The American Medical Association (AMA) and SNOMED International have announced a concrete demonstration of how Current Procedural Terminology (CPT®) and SNOMED CT work together to enable better outcomes and enhanced resource utilisation throughout the health ecosystem.
The AMA-SNOMED International demonstration project underscores the power of the two terminologies together—providing a clear path from clinical documentation to resource utilisation insights. The demonstration tool will highlight how health care administrators can leverage both code sets to align resources to population needs in complex clinical areas such as breast cancer diagnosis and treatment.
Both serving a specific purpose, the AMA’s CPT codes are vital to health care administration and classification in the United States, while SNOMED CT serves as the global standard for clinical terminology. At a broad level, the AMA-SNOMED International collaboration aims to improve integration between the CPT and SNOMED CT terminologies, by producing tools for physician practices, hospitals, payers, and other stakeholders to better organise health care data.
The goal of the joint initiative is to provide opportunities for health care stakeholders to explore additional scenarios, capture new insights, and evaluate how the combined terminologies can be used to strengthen care in their health care systems. To this end, the AMA and SNOMED International have engaged in this joint initiative to explore creating a demonstration space, or sandbox, where clinical analytics scenarios can be demonstrated and, in the future, run securely.

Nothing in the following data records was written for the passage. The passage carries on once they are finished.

--- src/rtl/idle_mute_pkg.sv ---
package idle_mute_pkg;

    localparam int unsigned DEF_SAMPLE_W   = 20;
    localparam int unsigned DEF_IDLE_FRAMES = 8192;

    // Per-frame classification of the two channels
    typedef struct packed {
        logic left_idle;
        logic right_idle;
    } frame_class_t;

    // Control state of the mute decision
    typedef enum logic [1:0] {
        ST_OFF   = 2'd0,   // function disabled
        ST_WATCH = 2'd1,   // enabled, counting idle frames
        ST_MUTED = 2'd2    // idle run reached threshold
    } mute_state_t;

    function automatic logic frame_is_idle(frame_class_t fc);
        return fc.left_idle & fc.right_idle;
    endfunction

endpackage

--- src/rtl/idle_word_detect.sv ---
module idle_word_detect #(
    parameter int unsigned WIDTH = 20
) (
    input  logic [WIDTH-1:0] word_i,
    output logic             idle_o
);
    logic all_zero;
    logic all_one;

    always_comb begin
        all_zero = ~|word_i;
        all_one  = &word_i;
        idle_o   = all_zero | all_one;
    end
endmodule

--- src/rtl/idle_run_counter.sv ---
module idle_run_counter #(
    parameter int unsigned LIMIT = 8192,
    localparam int unsigned CNT_W = $clog2(LIMIT + 1)
) (
    input  logic             clk,
    input  logic             rst,
    input  logic             advance_i,
    input  logic             clear_i,
    output logic             near_full_o
);
    localparam logic [CNT_W-1:0] CNT_MAX  = CNT_W'(LIMIT);
    localparam logic [CNT_W-1:0] CNT_LAST = CNT_W'(LIMIT - 1);

    logic [CNT_W-1:0] count_q;

    always_ff @(posedge clk) begin
        if (rst || clear_i) begin
            count_q <= '0;
        end else if (advance_i && (count_q != CNT_MAX)) begin
            count_q <= count_q + 1'b1;
        end
    end

    // The frame now being captured would complete the run
    always_comb near_full_o = (count_q >= CNT_LAST);
endmodule

--- src/rtl/mute_ctrl.sv ---
module mute_ctrl
    import idle_mute_pkg::*;
(
    input  logic         clk,
    input  logic         rst,
    input  logic         frame_stb,
    input  logic         enable_n,
    input  frame_class_t fclass_i,
    input  logic         run_full_i,
    output logic         cnt_advance_o,
    output logic         cnt_clear_o,
    output logic         mute_o
);
    mute_state_t state_q, state_d;
    logic        idle_frame;

    always_comb begin
        idle_frame    = frame_is_idle(fclass_i);
        cnt_advance_o = frame_stb && !enable_n && idle_frame;
        cnt_clear_o   = frame_stb && (enable_n || !idle_frame);
        state_d       = state_q;
        if (frame_stb) begin
            if (enable_n) begin
                state_d = ST_OFF;
            end else if (!idle_frame) begin
                state_d = ST_WATCH;
            end else if (run_full_i) begin
                state_d = ST_MUTED;
            end else begin
                state_d = ST_WATCH;
            end
        end
    end

    always_ff @(posedge clk) begin
        if (rst) state_q <= ST_OFF;
        else     state_q <= state_d;
    end

    always_comb mute_o = (state_q == ST_MUTED);
endmodule

--- src/rtl/idle_mute_detector.sv ---
module idle_mute_detector
    import idle_mute_pkg::*;
#(
    parameter int unsigned SAMPLE_W    = DEF_SAMPLE_W,
    parameter int unsigned IDLE_FRAMES = DEF_IDLE_FRAMES
) (
    input  logic                clk,
    input  logic                rst,
    input  logic                frame_stb,
    input  logic [SAMPLE_W-1:0] left_smp,
    input  logic [SAMPLE_W-1:0] right_smp,
    input  logic                enable_n,
    output logic                mute_o
);
    localparam int unsigned NUM_CH = 2;

    logic [SAMPLE_W-1:0] ch_word [NUM_CH];
    logic [NUM_CH-1:0]   ch_idle;
    frame_class_t        fclass;
    logic                run_full;
    logic                cnt_adv;
    logic                cnt_clr;

    always_comb begin
        ch_word[0] = left_smp;
        ch_word[1] = right_smp;
    end

    for (genvar c = 0; c < NUM_CH; c++) begin : g_ch
        idle_word_detect #(.WIDTH(SAMPLE_W)) u_det (
            .word_i (ch_word[c]),
            .idle_o (ch_idle[c])
        );
    end

    always_comb begin
        fclass.left_idle  = ch_idle[0];
        fclass.right_idle = ch_idle[1];
    end

    idle_run_counter #(.LIMIT(IDLE_FRAMES)) u_cnt (
        .clk         (clk),
        .rst         (rst),
        .advance_i   (cnt_adv),
        .clear_i     (cnt_clr),
        .near_full_o (run_full)
    );

    mute_ctrl u_ctrl (
        .clk           (clk),
        .rst           (rst),
        .frame_stb     (frame_stb),
        .enable_n      (enable_n),
        .fclass_i      (fclass),
        .run_full_i    (run_full),
        .cnt_advance_o (cnt_adv),
        .cnt_clear_o   (cnt_clr),
        .mute_o        (mute_o)
    );
endmodule

--- config.mk ---
export PLATFORM = sky130hd
export DESIGN_NAME = idle_mute_detector
export DESIGN_NICKNAME = d
export VERILOG_FILES = /design/src/rtl/idle_mute_pkg.sv /design/src/rtl/idle_word_detect.sv /design/src/rtl/idle_run_counter.sv /design/src/rtl/mute_ctrl.sv /design/src/rtl/idle_mute_detector.sv
export SDC_FILE = /design/constraint.sdc
export NUM_CORES = 1
export LEC_CHECK = 0
export CAP_MARGIN = 10
export CORE_UTILIZATION = 28
export CTS_CLUSTER_DIAMETER = 200
export DETAILED_ROUTE_END_ITERATION = 8
export HOLD_SLACK_MARGIN = 0.08
export SLEW_MARGIN = 40
export SYNTH_ARGS = -nofsm -noshare
export SYNTH_HDL_FRONTEND = slang
export SYNTH_SLANG_ARGS = --single-unit
--- constraint.sdc ---
create_clock -name clk -period 3.4 [get_ports clk]
set_input_delay 0.68 -clock clk [delete_from_list [all_inputs] [get_ports clk]]
set_output_delay 0.68 -clock clk [all_outputs]
set_load 0.01 [all_outputs]
==> out/qor.yml <==
run_status:
  status: "finished clean"
placement:
  port_buffers: 44
  placed_cells: 240
  dpl.hpwl_um: 2630
  place_area_sq_mm: 0.00162
  routabilityCongestion: 0.877
  pre_cts_ws_ns: 0.533
synthesis:
  synthAdderAreaFrac_pct: 2.21
  ys_top_cells_by_area: "dfxtp_1 28%, nor4_1 9.4%, nand4_1 7.7%, o21ai_0 5.7%, nand3_1 5.3%"
  syn_area_per_cell_sq_um: 7.52
  async_reset_ff_share_pct: 0
  synth.cell_area_sq_mm: 0.00113
  yosys.cell_types.count: 32
  seq_area_frac_synth_pct: 28.2
  synth_top_family_by_area: "simple AND/OR/NAND/NOR gates"
  synth_enable_flop_cells: 0
  synth_flop_cell: "dfxtp_1"
  syn-num-nets: 197
  postSynthCellCount: 151
  synth_top_cell_by_area: "dfxtp_1"
  synth_top_area_share_pct: 28.2
  ys_ff_latch: 16
  synth_xor_area_share_pct: 0
  netlist_top_cells_count: "17 x nor4_1, 16 x dfxtp_1, 14 x nand4_1"
  synth.area.mux_share_pct: 0.992
  synth-simple-area-share_pct: 46.6
  synth-compound-area-share_pct: 17.6
  yosys_warnings: 0
  post-synth-top-count-cell: "nor4_1"
sta:
  layout_min_cycle_time_ns: 2.61
  relSlewSlack_pct: 59.4
  finalMaxSlewViolations: 0
  setup_violations: 0
  whs_ns: 0.466
  setup_ws_ns: 0.795
  rsz0062_at_grt: "false"
  fin_crit_sh_pct: 76.6
  clock.fmax_ghz: 0.384
  tns_ns: 0
  tightestPinTransition_ns: 0.607
  hold_viol: 0
  skew_ns: 0.00312
grt:
  grt_first_pass_wirelength_um: 5800
  grt_pass1_vias: 1393
  grt_max_degree: 18
  grt_remaining_overflow: 0
  grtUsageTotal_pct: 17.3
  grt_antenna_before_repair: 0
cells_and_area:
  antenna_cells: 0
  multiInputGateArea_sq_um: 766
  fin_area_sq_mm: 0.00168
  regArea_sq_um: 320
  final_nets: 243
  drive_gt1_share_pct: 5.61
  area_growth_pct: 48.0
  fill_cells: 370
  finalNonFillerCells: 244
min_path:
  holdPathStages: 2
  hold_class: "flop to flop"
  min_from: "u_ctrl.state_q[1]$_SDFFE_PP0P_"
cts:
  cts-root-buf: "clkbuf_8"
  hold_buffers: 0
  path_clk_slew_ns: 0.06
  cts_resized: 0
  clk_latency_ns: 0.25
  cts_tree: "yes"
  clockBufferDepth: 2
  htreeDepth: 1
  post_cts_buffers: 0
  cts_buffers: 3
  cts.sinks: 16
die:
  fp-row-count: 22
  die-area_sq_mm: 0.00431
  die_w_um: 65.7
  ios: 45
  core_area_sq_mm: 0.00377
  initial_core_util_pct: 30.1
  fp.dieH_um: 65.7
critical_path:
  cp-end-kind: "flop"
  crit_path_max_incr_delay_ns: 0.48
  rr_worst_depth: 8
  reg2reg_slack_ns: 1.15
  slowest_stage: "or3_1"
  cp-startpoint: "right_smp[6]"
  startpoint_type: "primary input"
  crit_fanout: 10
  critPathKind: "primary input to flop"
  reg2reg_from: "u_cnt.count_q[0]$_SDFFE_PP0P_"
  crit_top_cell: "or3_1"
  cp.required_ns: 3.57
  arrival_ns: 2.77
  crit_chain: "clkdlybuf4s50_1 -> nor4_1 -> nand3_1 -> a2bb2oi_1 -> or3_1 -> or3_1 -> a31oi_1"
routing:
  post_drt_wl_per_cell_um: 13.3
  route.vias.total: 1357
  firstDrtPassIters: 4
  drc: 0
  vias_per_cell: 5.56
  postRouteAntennaNets: 0
  wirelength_um: 3240
  drt_iter0_markers: 55
flow_run:
  maxCapViolations: 0
power:
  powerDensity_mw_per_mm2: 256
  irDropWorstVdd_uv: 134
  p_leak_nw: 0.552
## state kept, by name, summed over array words and instances (netlist names)
| signal | count |
|---|---|
| u_cnt.count_q | 14 |
| u_ctrl.state_q | 2 |
## where the power goes
group	switching [mW]	total [mW]	leakage, nW	internal [mW]
registers	0.000316	0.188	0.129	0.188
logic	0.0248	0.0736	0.394	0.0488
clock network	0.0650	0.168	0.0288	0.103
total	0.0901	0.430	0.552	0.340
## worst paths after layout
kind,to
setup / recovery,u_cnt.count_q[4]$_SDFFE_PP0P_
hold / removal,u_ctrl.state_q[1]$_SDFFE_PP0P_
hold reg to reg,u_ctrl.state_q[1]$_SDFFE_PP0P_
setup reg to reg,u_cnt.count_q[12]$_SDFFE_PP0P_
## per-stage QoR
stage | power (mW) | util [%]
2_1_floorplan | 0.205 | -
3_3_place_gp | 0.263 | 43.1
3_5_place_dp | 0.266 | 43.1
4_1_cts | 0.435 | 44.5
5_1_grt | 0.452 | 44.5
6_report | 0.430 | 44.5
## cell type report
| type | instances | area share (%) |
|---|---|---|
| clock buffers | 4 | 3.28 |
| flip-flops and latches | 16 | 19.1 |
| well taps | 48 | 3.58 |
| inverters | 6 | 1.34 |
| repair buffers | 46 | 27.1 |
| multi-input cells | 124 | 45.6 |
## critical path, delay by kind of cell
family | cells | cell delay (ns)
AND/OR/NAND/NOR | 4 | 1.32
buffers and inverters | 1 | 0.43
AO/OA/AOI/OAI | 2 | 0.35
## cell families (layout without fill, tap and decap cells)
group,count (synthesis),count (layout)
flip-flops,16,16
buffers and inverters,11,56
adder cells (fa/ha/maj),2,2
multiplexers,1,1
AND/OR/NAND/NOR,91,91
AO/OA/AOI/OAI,30,30
## layout by cell type (no fill, tap or decap), drive strengths merged
master,Yosys,layout
a211o,3,3
a21o,1,1
a21oi,2,2
a2bb2oi,2,2
a31oi,5,5
a32oi,1,1
a41oi,2,2
and2,3,3
and3,8,8
and4,3,3
buf,1,2
clkbuf,4,4
clkdlybuf4s50,0,44
dfxtp,16,16
ha,2,2
inv,6,6
mux2,1,1
nand2,10,10
nand3,12,12
nand3b,3,3
nand4,14,14
nor2,5,5
nor2b,1,1
nor3,8,8
nor3b,1,1
nor4,17,17
nor4bb,1,1
o211ai,1,1
o21ai,13,13
or3,5,5
## per-layer routing
metal	track usage [%]	part of all wire, %	up-vias
met1	20.1	44	616
met3	4.51	5.2	2
met4	4.08	0.77	0
met2	31.0	50	46
met5	0	0	-
li1	-	-	693
Note: power is estimated with default switching activity, not from simulation.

A committed supporter and participant of the SNOMED CT Expo, the AMA continues to bring its focus on data driven solutions through thought leadership at the conference. Over the course of Expo taking place on October 8-9, 2020, the AMA will share how to leverage SNOMED CT Encoded Data to Design, Implement and Track Remote Monitoring Programs through a CPT Code Set Use Case as well as the approach to Aligning Clinician Priorities with Terminology and Standards Development. Matt Menning, director of engagement for the AMA’s Integrated Health Model Initiative, along with other key AMA ambassadors will lead the community through the sessions.
Both organisations are dedicated to the pursuit of unambiguous exchange of clinical information. Together they seek to address the health system’s emerging need for greater integration in support of interoperability as well as health and resource data analytics.